Black Irish, Mariah Carey’s New Liquor, Can’t Be Sold in Ireland
The singer Mariah Carey, announcing her new liquor brand last month, said it was called Black Irish in a nod to her father, who was Black, and …
The singer Mariah Carey, announcing her new liquor brand last month, said it was called Black Irish in a nod to her father, who was Black, and her mother’s Irish heritage.
But, at least for now, she can’t sell it in Ireland or the rest of the European Union.
For over a year, Ms. Carey’s line of Irish cream liqueur has been locked in a dispute with Darker Still Spirits, an Irish liquor company that has owned the Black Irish European trademark since 2015.
Representatives for Ms. Carey or her brand did not respond to requests for comment.
Richard Ryan, a co-director of Darker Still, said that he was confident in his company’s trademark, but criticized Ms. Carey’s tactics in trying to reach the European market.
“You don’t assimilate with Irish culture while simultaneously doing everything in your power to damage an actual Irish business,” he said.
Darker Still registered its trademark claim in March 2015, and officially introduced its Black Irish product, which is stout blended with whiskey, in June 2020. Ms. Carey’s representatives, through a company called Lotion LLC, filed for the European trademark in January 2020, and later applied to trademark “A Cause for Celebration Black Irish” — a move that was rejected by the European Union’s Intellectual Property Office.
The office said it did not comment on individual cases.
The European authorities are still evaluating the status of the Black Irish trademark, according to John Herzog, who has a shared venture with Ms. Carey in a company called Splashes Beverages. That company filed for the Black Irish trademark in January 2021.
“We will let the E.U.T.M. make the decision whether it’s a valid trademark or not,” Mr. Herzog said, using an abbreviation for the E.U. office. “The beautiful thing about this whole thing is that it’s all fact based. There’s no opinions, there’s no hypotheticals, it’s all fact based. And the E.U.T.M. will make a decision based on facts.”
In March, a company called Herzog Holdings LLC also signaled it would move to have two other Darker Still trademarks revoked, according to a letter from a law firm, Finnegan Europe LLP.

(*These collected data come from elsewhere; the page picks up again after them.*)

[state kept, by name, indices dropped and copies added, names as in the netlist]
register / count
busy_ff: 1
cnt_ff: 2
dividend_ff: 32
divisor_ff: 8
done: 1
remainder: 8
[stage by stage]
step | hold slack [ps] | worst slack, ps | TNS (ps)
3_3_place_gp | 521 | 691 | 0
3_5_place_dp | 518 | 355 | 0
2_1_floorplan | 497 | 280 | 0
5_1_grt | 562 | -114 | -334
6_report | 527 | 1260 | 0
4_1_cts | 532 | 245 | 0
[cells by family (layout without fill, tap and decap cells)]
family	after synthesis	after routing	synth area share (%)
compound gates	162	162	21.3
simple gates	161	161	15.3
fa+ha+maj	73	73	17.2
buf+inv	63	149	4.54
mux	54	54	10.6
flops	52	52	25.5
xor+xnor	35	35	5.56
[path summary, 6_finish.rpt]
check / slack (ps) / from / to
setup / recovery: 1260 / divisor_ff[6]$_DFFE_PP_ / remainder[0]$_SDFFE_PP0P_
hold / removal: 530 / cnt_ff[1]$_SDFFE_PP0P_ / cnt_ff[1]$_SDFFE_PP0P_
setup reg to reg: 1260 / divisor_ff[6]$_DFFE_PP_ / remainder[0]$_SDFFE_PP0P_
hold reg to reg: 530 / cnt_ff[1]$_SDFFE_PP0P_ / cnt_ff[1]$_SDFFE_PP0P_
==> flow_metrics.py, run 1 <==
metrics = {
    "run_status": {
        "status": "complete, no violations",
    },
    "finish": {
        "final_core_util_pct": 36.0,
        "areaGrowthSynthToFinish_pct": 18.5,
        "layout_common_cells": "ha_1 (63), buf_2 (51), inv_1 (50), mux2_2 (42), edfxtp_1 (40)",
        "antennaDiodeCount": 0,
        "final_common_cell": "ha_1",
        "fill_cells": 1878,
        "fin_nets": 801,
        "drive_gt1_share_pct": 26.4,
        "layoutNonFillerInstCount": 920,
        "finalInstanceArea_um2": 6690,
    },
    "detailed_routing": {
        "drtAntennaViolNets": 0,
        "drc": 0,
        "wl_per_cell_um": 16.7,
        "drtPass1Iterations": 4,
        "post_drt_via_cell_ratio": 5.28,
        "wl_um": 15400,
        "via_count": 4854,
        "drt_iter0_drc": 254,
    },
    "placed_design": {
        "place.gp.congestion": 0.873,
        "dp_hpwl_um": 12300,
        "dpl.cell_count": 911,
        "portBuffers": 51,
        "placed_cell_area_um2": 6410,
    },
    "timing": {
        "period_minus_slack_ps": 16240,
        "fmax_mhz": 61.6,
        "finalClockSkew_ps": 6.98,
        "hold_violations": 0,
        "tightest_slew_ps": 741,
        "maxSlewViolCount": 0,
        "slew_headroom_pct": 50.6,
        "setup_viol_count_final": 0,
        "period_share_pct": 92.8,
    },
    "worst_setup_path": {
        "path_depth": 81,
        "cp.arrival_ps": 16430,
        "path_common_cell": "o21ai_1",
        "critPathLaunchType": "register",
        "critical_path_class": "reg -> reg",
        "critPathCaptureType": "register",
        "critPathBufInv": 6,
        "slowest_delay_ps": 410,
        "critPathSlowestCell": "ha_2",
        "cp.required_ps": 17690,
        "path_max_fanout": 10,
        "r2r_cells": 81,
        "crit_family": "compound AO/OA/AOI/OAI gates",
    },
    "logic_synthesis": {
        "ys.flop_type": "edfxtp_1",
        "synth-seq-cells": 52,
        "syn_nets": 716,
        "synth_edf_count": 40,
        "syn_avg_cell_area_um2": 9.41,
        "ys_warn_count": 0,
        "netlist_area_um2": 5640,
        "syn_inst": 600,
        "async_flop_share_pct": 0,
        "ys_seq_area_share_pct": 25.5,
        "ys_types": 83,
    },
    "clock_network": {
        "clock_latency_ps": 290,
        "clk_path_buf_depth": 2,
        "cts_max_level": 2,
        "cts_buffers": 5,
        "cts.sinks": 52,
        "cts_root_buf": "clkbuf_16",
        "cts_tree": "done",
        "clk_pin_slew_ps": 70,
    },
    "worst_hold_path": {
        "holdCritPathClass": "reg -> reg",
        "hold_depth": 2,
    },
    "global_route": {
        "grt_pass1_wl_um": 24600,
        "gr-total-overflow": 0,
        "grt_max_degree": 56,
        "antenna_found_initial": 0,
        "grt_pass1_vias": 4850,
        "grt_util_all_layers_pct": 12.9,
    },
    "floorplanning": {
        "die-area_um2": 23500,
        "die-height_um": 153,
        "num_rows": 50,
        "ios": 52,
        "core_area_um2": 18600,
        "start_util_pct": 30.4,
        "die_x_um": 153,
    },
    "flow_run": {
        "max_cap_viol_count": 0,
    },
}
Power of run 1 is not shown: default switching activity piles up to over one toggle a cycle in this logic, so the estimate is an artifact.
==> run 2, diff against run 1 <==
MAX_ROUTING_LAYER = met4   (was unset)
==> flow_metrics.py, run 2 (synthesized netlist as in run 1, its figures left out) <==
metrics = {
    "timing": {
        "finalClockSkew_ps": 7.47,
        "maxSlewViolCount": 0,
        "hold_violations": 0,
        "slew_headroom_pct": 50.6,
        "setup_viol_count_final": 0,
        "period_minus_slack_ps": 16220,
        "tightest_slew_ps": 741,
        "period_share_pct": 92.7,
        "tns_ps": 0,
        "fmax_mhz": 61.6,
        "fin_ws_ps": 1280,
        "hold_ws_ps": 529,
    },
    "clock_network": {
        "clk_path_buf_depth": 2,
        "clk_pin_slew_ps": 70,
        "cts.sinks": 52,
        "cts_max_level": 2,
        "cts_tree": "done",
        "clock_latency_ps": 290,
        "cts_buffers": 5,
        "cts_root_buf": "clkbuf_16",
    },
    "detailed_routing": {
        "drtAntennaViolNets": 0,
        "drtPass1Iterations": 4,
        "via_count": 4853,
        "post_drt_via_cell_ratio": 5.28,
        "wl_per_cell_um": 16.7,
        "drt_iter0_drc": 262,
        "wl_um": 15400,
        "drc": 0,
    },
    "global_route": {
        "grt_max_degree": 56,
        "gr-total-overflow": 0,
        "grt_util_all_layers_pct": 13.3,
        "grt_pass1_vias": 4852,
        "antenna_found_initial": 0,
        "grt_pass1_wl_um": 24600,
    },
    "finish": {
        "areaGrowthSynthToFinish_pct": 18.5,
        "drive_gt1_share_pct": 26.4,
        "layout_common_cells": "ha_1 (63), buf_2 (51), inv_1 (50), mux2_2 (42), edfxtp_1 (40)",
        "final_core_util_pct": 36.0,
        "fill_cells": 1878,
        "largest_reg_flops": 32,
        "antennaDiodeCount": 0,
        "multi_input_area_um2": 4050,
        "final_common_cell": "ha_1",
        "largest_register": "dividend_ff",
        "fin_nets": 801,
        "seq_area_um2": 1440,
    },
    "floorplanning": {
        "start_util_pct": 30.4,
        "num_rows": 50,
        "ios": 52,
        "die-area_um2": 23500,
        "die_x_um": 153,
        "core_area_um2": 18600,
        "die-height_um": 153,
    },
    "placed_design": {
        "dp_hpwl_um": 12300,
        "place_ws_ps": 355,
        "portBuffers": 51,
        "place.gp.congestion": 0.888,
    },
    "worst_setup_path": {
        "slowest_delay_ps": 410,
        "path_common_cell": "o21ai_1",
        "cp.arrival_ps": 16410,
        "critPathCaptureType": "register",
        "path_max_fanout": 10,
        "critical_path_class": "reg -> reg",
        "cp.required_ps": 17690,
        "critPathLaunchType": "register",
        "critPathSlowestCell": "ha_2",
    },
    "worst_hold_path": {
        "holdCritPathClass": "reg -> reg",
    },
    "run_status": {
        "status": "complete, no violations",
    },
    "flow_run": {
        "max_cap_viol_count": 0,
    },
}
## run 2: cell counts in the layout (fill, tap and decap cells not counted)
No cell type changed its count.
`src/rtl/core/assert_macros.svh`:
```
// Assertion macros shared by the page-buffer directory RTL.
`ifndef ASSERT_MACROS_SVH
`define ASSERT_MACROS_SVH

// Property that must hold at every clock edge outside reset.
`define CHBD_ASSERT(label, clk, rst, prop, msg) \
   label: assert property (@(posedge clk) disable iff (rst) prop) else $error(msg);

// Condition that must never be seen at a clock edge outside reset.
`define CHBD_ASSERT_NEVER(label, clk, rst, cond, msg) \
   label: assert property (@(posedge clk) disable iff (rst) !(cond)) else $error(msg);

`endif

```
`src/rtl/core/chbd_pkg.sv`:
```
// Types and constants shared by the page-buffer directory modules.
package chbd_pkg;

   localparam int CMD_W       = 2;
   localparam int VOL_W       = 16;
   localparam int PAGE_W      = 31;
   localparam int KEY_W       = VOL_W + PAGE_W;
   localparam int BIDX_W      = 6;
   localparam int STATUS_W    = 2;
   localparam int BKT_CFG_W   = 8;
   localparam int BUF_CFG_W   = 7;
   localparam int CSR_DATA_W  = 8;
   localparam int CSR_IDX_W   = 2;
   localparam int CFG_POOLS   = 2;
   localparam int SUM_W       = 32;
   localparam int MOD_STEP_BITS = 8;
   localparam int MOD_STEPS   = SUM_W / MOD_STEP_BITS;
   localparam int BKT_WIDE_W  = 14;
   localparam int IDX_WIDE_W  = 13;

   localparam logic [BKT_CFG_W-1:0] BUCKETS_RESET = 8'd128;
   localparam logic [BUF_CFG_W-1:0] BUFFERS_RESET = 7'd64;

   localparam logic [CSR_IDX_W-1:0] CSR_BUCKETS_ZERO = 2'd0;
   localparam logic [CSR_IDX_W-1:0] CSR_BUCKETS_ONE  = 2'd1;
   localparam logic [CSR_IDX_W-1:0] CSR_BUFFERS_ZERO = 2'd2;
   localparam logic [CSR_IDX_W-1:0] CSR_BUFFERS_ONE  = 2'd3;

   typedef enum logic [CMD_W-1:0] {
      CMD_LOOKUP = 2'd0,
      CMD_INSERT = 2'd1,
      CMD_DELETE = 2'd2,
      CMD_CLEAR  = 2'd3
   } cmd_type;

   typedef enum logic [STATUS_W-1:0] {
      STATUS_OK        = 2'd0,
      STATUS_NOT_FOUND = 2'd1,
      STATUS_BAD_INDEX = 2'd2
   } status_type;

   typedef struct packed {
      cmd_type             command;
      logic                pool_select;
      logic [VOL_W-1:0]    vol_no;
      logic [PAGE_W-1:0]   page_no;
      logic [BIDX_W-1:0]   buffer_index;
   } req_type;

   typedef struct packed {
      status_type          status;
      logic [BIDX_W-1:0]   found_index;
   } rsp_type;

   // Effective (already clamped) limits of one pool.
   typedef struct packed {
      logic [BKT_CFG_W-1:0] buckets;
      logic [BUF_CFG_W-1:0] buffers;
   } pool_cfg_type;

endpackage

```
`src/rtl/core/chbd_ctrl.sv`:
```
// Directory sequencer: hashing, chain walk and read-modify-write of both memories.
`include "assert_macros.svh"

module chbd_ctrl #(
   parameter int MAX_BUFFERS = 64,
   parameter int MAX_BUCKETS = 128,
   parameter int NUM_POOLS   = 2,
   localparam int IW     = $clog2(MAX_BUFFERS),
   localparam int HAW    = $clog2(NUM_POOLS * MAX_BUCKETS),
   localparam int SAW    = $clog2(NUM_POOLS * MAX_BUFFERS),
   localparam int HEAD_W = IW + 1,
   localparam int SLOT_W = chbd_pkg::KEY_W + 1 + IW
) (
   input  logic                    clock,
   input  logic                    reset,
   input  logic                    req_valid,
   output logic                    req_ready,
   input  chbd_pkg::req_type       req_payload,
   output logic                    rsp_valid,
   input  logic                    rsp_ready,
   output chbd_pkg::rsp_type       rsp_payload,
   input  chbd_pkg::pool_cfg_type [chbd_pkg::CFG_POOLS-1:0] pool_cfg,
   output logic                           mod_start,
   output logic [chbd_pkg::SUM_W-1:0]     mod_dividend,
   output logic [chbd_pkg::BKT_CFG_W-1:0] mod_divisor,
   input  logic                           mod_done,
   input  logic [chbd_pkg::BKT_CFG_W-1:0] mod_remainder,
   output logic                    head_we,
   output logic [HAW-1:0]          head_waddr,
   output logic [HEAD_W-1:0]       head_wdata,
   output logic                    head_re,
   output logic [HAW-1:0]          head_raddr,
   input  logic [HEAD_W-1:0]       head_rdata,
   output logic                    slot_we,
   output logic [SAW-1:0]          slot_waddr,
   output logic [SLOT_W-1:0]       slot_wdata,
   output logic                    slot_re,
   output logic [SAW-1:0]          slot_raddr,
   input  logic [SLOT_W-1:0]       slot_rdata
);

   localparam int KW  = chbd_pkg::KEY_W;
   localparam int SW  = chbd_pkg::SUM_W;
   localparam int XW  = chbd_pkg::IDX_WIDE_W;
   localparam int BW  = chbd_pkg::BIDX_W;
   localparam logic [HAW-1:0] HEAD_LAST = HAW'(NUM_POOLS * MAX_BUCKETS - 1);
   localparam logic [IW-1:0]  STEP_LAST = IW'(MAX_BUFFERS - 1);

   typedef enum logic [2:0] {
      ST_CLEAR,
      ST_IDLE,
      ST_HASH,
      ST_HEAD_CHK,
      ST_SLOT_CHK,
      ST_DONE
   } state_type;

   state_type         state_ff, state_in;
   chbd_pkg::req_type req_ff, req_in;
   logic              clr_rsp_ff, clr_rsp_in;
   logic [HAW-1:0]    clr_addr_ff, clr_addr_in;
   logic [HAW-1:0]    head_addr_ff, head_addr_in;
   logic [IW-1:0]     cur_ff, cur_in;
   logic [IW-1:0]     prev_ff, prev_in;
   logic [KW-1:0]     prev_key_ff, prev_key_in;
   logic              has_prev_ff, has_prev_in;
   logic [IW-1:0]     steps_ff, steps_in;
   chbd_pkg::rsp_type result_ff, result_in;
   logic              rsp_valid_ff, rsp_valid_in;
   chbd_pkg::rsp_type rsp_ff, rsp_in;

   logic              acc_pool;
   logic              acc_bad;
   logic              pool_eff;
   logic [KW-1:0]     key;
   logic [HAW-1:0]    head_base;
   logic [HAW-1:0]    head_addr_calc;
   logic [SAW-1:0]    slot_base;
   logic [XW-1:0]     bidx_wide;
   logic [IW-1:0]     bidx_idx;
   logic [XW-1:0]     cur_wide;
   logic [KW-1:0]     slot_key;
   logic              slot_match;

   // A pool number past the configured pool count folds onto the last pool.
   assign acc_pool = (NUM_POOLS > 1) ? req_payload.pool_select : 1'b0;
   assign pool_eff = (NUM_POOLS > 1) ? req_ff.pool_select : 1'b0;
   assign acc_bad  = ({1'b0, req_payload.buffer_index} >= pool_cfg[acc_pool].buffers);

   assign mod_dividend = SW'(req_payload.vol_no) + SW'(req_payload.page_no);
   assign mod_divisor  = pool_cfg[acc_pool].buckets;

   assign key            = {req_ff.vol_no, req_ff.page_no};
   assign head_base      = pool_eff ? HAW'(MAX_BUCKETS) : '0;
   assign head_addr_calc = head_base + HAW'(mod_remainder);
   assign slot_base      = pool_eff ? SAW'(MAX_BUFFERS) : '0;
   assign bidx_wide      = XW'(req_ff.buffer_index);
   assign bidx_idx       = bidx_wide[IW-1:0];
   assign cur_wide       = XW'(cur_ff);
   assign slot_key       = slot_rdata[SLOT_W-1 -: KW];
   assign slot_match     = (slot_key == key);

   assign req_ready = (state_ff == ST_IDLE);

   always_comb begin
      state_in     = state_ff;
      req_in       = req_ff;
      clr_rsp_in   = clr_rsp_ff;
      clr_addr_in  = clr_addr_ff;
      head_addr_in = head_addr_ff;
      cur_in       = cur_ff;
      prev_in      = prev_ff;
      prev_key_in  = prev_key_ff;
      has_prev_in  = has_prev_ff;
      steps_in     = steps_ff;
      result_in    = result_ff;
      rsp_valid_in = rsp_valid_ff;
      rsp_in       = rsp_ff;
      mod_start    = 1'b0;
      head_we      = 1'b0;
      head_waddr   = head_addr_ff;
      head_wdata   = '0;
      head_re      = 1'b0;
      head_raddr   = head_addr_calc;
      slot_we      = 1'b0;
      slot_waddr   = '0;
      slot_wdata   = '0;
      slot_re      = 1'b0;
      slot_raddr   = '0;

      if (rsp_valid_ff && rsp_ready) begin
         rsp_valid_in = 1'b0;
      end

      unique case (state_ff)
         ST_CLEAR: begin
            // Sweep every bucket head to empty, one entry per cycle.
            head_we    = 1'b1;
            head_waddr = clr_addr_ff;
            if (clr_addr_ff == HEAD_LAST) begin
               clr_addr_in = '0;
               clr_rsp_in  = 1'b0;
               if (clr_rsp_ff) begin
                  result_in.status      = chbd_pkg::STATUS_OK;
                  result_in.found_index = '0;
                  state_in              = ST_DONE;
               end else begin
                  state_in = ST_IDLE;
               end
            end else begin
               clr_addr_in = clr_addr_ff + 1'b1;
            end
         end
         ST_IDLE: begin
            if (req_valid) begin
               req_in                = req_payload;
               result_in.status      = chbd_pkg::STATUS_OK;
               result_in.found_index = '0;
               if (req_payload.command == chbd_pkg::CMD_CLEAR) begin
                  clr_rsp_in  = 1'b1;
                  clr_addr_in = '0;
                  state_in    = ST_CLEAR;
               end else if (req_payload.command == chbd_pkg::CMD_INSERT && acc_bad) begin
                  result_in.status = chbd_pkg::STATUS_BAD_INDEX;
                  state_in         = ST_DONE;
               end else begin
                  mod_start = 1'b1;
                  state_in  = ST_HASH;
               end
            end
         end
         ST_HASH: begin
            if (mod_done) begin
               head_re      = 1'b1;
               head_addr_in = head_addr_calc;
               steps_in     = '0;
               has_prev_in  = 1'b0;
               state_in     = ST_HEAD_CHK;
            end
         end
         ST_HEAD_CHK: begin
            if (req_ff.command == chbd_pkg::CMD_INSERT) begin
               // New entry takes the old head as its successor.
               slot_we    = 1'b1;
               slot_waddr = slot_base + SAW'(bidx_idx);
               slot_wdata = {key, head_rdata};
               head_we    = 1'b1;
               head_wdata = {1'b1, bidx_idx};
               state_in   = ST_DONE;
            end else if (!head_rdata[IW]) begin
               result_in.status = chbd_pkg::STATUS_NOT_FOUND;
               state_in         = ST_DONE;
            end else begin
               slot_re    = 1'b1;
               slot_raddr = slot_base + SAW'(head_rdata[IW-1:0]);
               cur_in     = head_rdata[IW-1:0];
               state_in   = ST_SLOT_CHK;
            end
         end
         ST_SLOT_CHK: begin
            if (slot_match) begin
               if (req_ff.command == chbd_pkg::CMD_DELETE) begin
                  if (has_prev_ff) begin
                     slot_we    = 1'b1;
                     slot_waddr = slot_base + SAW'(prev_ff);
                     slot_wdata = {prev_key_ff, slot_rdata[IW:0]};
                  end else begin
                     head_we    = 1'b1;
                     head_wdata = slot_rdata[IW:0];
                  end
               end else begin
                  result_in.found_index = cur_wide[BW-1:0];
               end
               state_in = ST_DONE;
            end else begin
               prev_in     = cur_ff;
               prev_key_in = slot_key;
               has_prev_in = 1'b1;
               steps_in    = steps_ff + 1'b1;
               // The walk gives up at the end of the chain or after a full
               // pool's worth of slots, which also ends a cyclic chain.
               if (steps_ff == STEP_LAST || !slot_rdata[IW]) begin
                  result_in.status = chbd_pkg::STATUS_NOT_FOUND;
                  state_in         = ST_DONE;
               end else begin
                  slot_re    = 1'b1;
                  slot_raddr = slot_base + SAW'(slot_rdata[IW-1:0]);
                  cur_in     = slot_rdata[IW-1:0];
               end
            end
         end
         ST_DONE: begin
            if (!rsp_valid_ff || rsp_ready) begin
               rsp_valid_in = 1'b1;
               rsp_in       = result_ff;
               state_in     = ST_IDLE;
            end
         end
         default: begin
            state_in = ST_IDLE;
         end
      endcase
   end

   always_ff @(posedge clock) begin
      if (reset) begin
         state_ff     <= ST_CLEAR;
         clr_rsp_ff   <= 1'b0;
         clr_addr_ff  <= '0;
         has_prev_ff  <= 1'b0;
         steps_ff     <= '0;
         rsp_valid_ff <= 1'b0;
      end else begin
         state_ff     <= state_in;
         clr_rsp_ff   <= clr_rsp_in;
         clr_addr_ff  <= clr_addr_in;
         has_prev_ff  <= has_prev_in;
         steps_ff     <= steps_in;
         rsp_valid_ff <= rsp_valid_in;
      end
      req_ff       <= req_in;
      head_addr_ff <= head_addr_in;
      cur_ff       <= cur_in;
      prev_ff      <= prev_in;
      prev_key_ff  <= prev_key_in;
      result_ff    <= result_in;
      rsp_ff       <= rsp_in;
   end

   assign rsp_valid   = rsp_valid_ff;
   assign rsp_payload = rsp_ff;

   `CHBD_ASSERT(a_rsp_from_done, clock, reset, $rose(rsp_valid_ff) |-> $past(state_ff == ST_DONE), "result loaded outside the completion state")
   `CHBD_ASSERT(a_walk_bound, clock, reset, (state_ff == ST_SLOT_CHK) |-> (steps_ff <= STEP_LAST), "chain walk ran past the slot limit")
   `CHBD_ASSERT_NEVER(a_slot_port_clash, clock, reset, slot_we && slot_re && (slot_waddr == slot_raddr), "slot memory read and written at one entry")

endmodule

```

Mr. Ryan claimed the notice was made in an effort to create leverage in the dispute. Mr. Herzog denied that there was any connection between the letter and the Black Irish trademark dispute. He also said no action had been taken on those other trademarks.
Alexander Klett, a partner at Reed Smith LLP and an expert in E.U. trademark law who is not involved in the case, said that such disputes were “quite common” and that Ms. Carey’s case was “kind of stuck.”
“The only thing you really do is you can file a trademark yourself which she has obviously done,” he said. “But that trademark application has a later filing date and therefore is a weaker right, compared to the older pre-existing trademark of the Irish company.”
Mr. Ryan said that while the dispute had brought his company a headache, it had also brought publicity. “I did a search for Mariah Carey about a week ago,” he said. “In the Google image search, for a matter of about half an hour, I came up first. I said, ‘My parents will be proud.’”
Mr. Ryan said his company’s drink, although not Irish cream liqueur, was also bound up in national identity.
“Quite literally, we’re Irish,” Mr. Ryan said. “So we called it Irish because it is predominantly Irish whiskey. And we called it Black Irish because it is black. The liquid is black. And it is Irish.”
Ms. Carey’s product is available in the United States, alongside the liquor brands of other celebrities such as the actors George Clooney and Ryan Reynolds, the model Kendall Jenner and the boxer Conor McGregor, who sold his brand of whiskey in March for $300 million.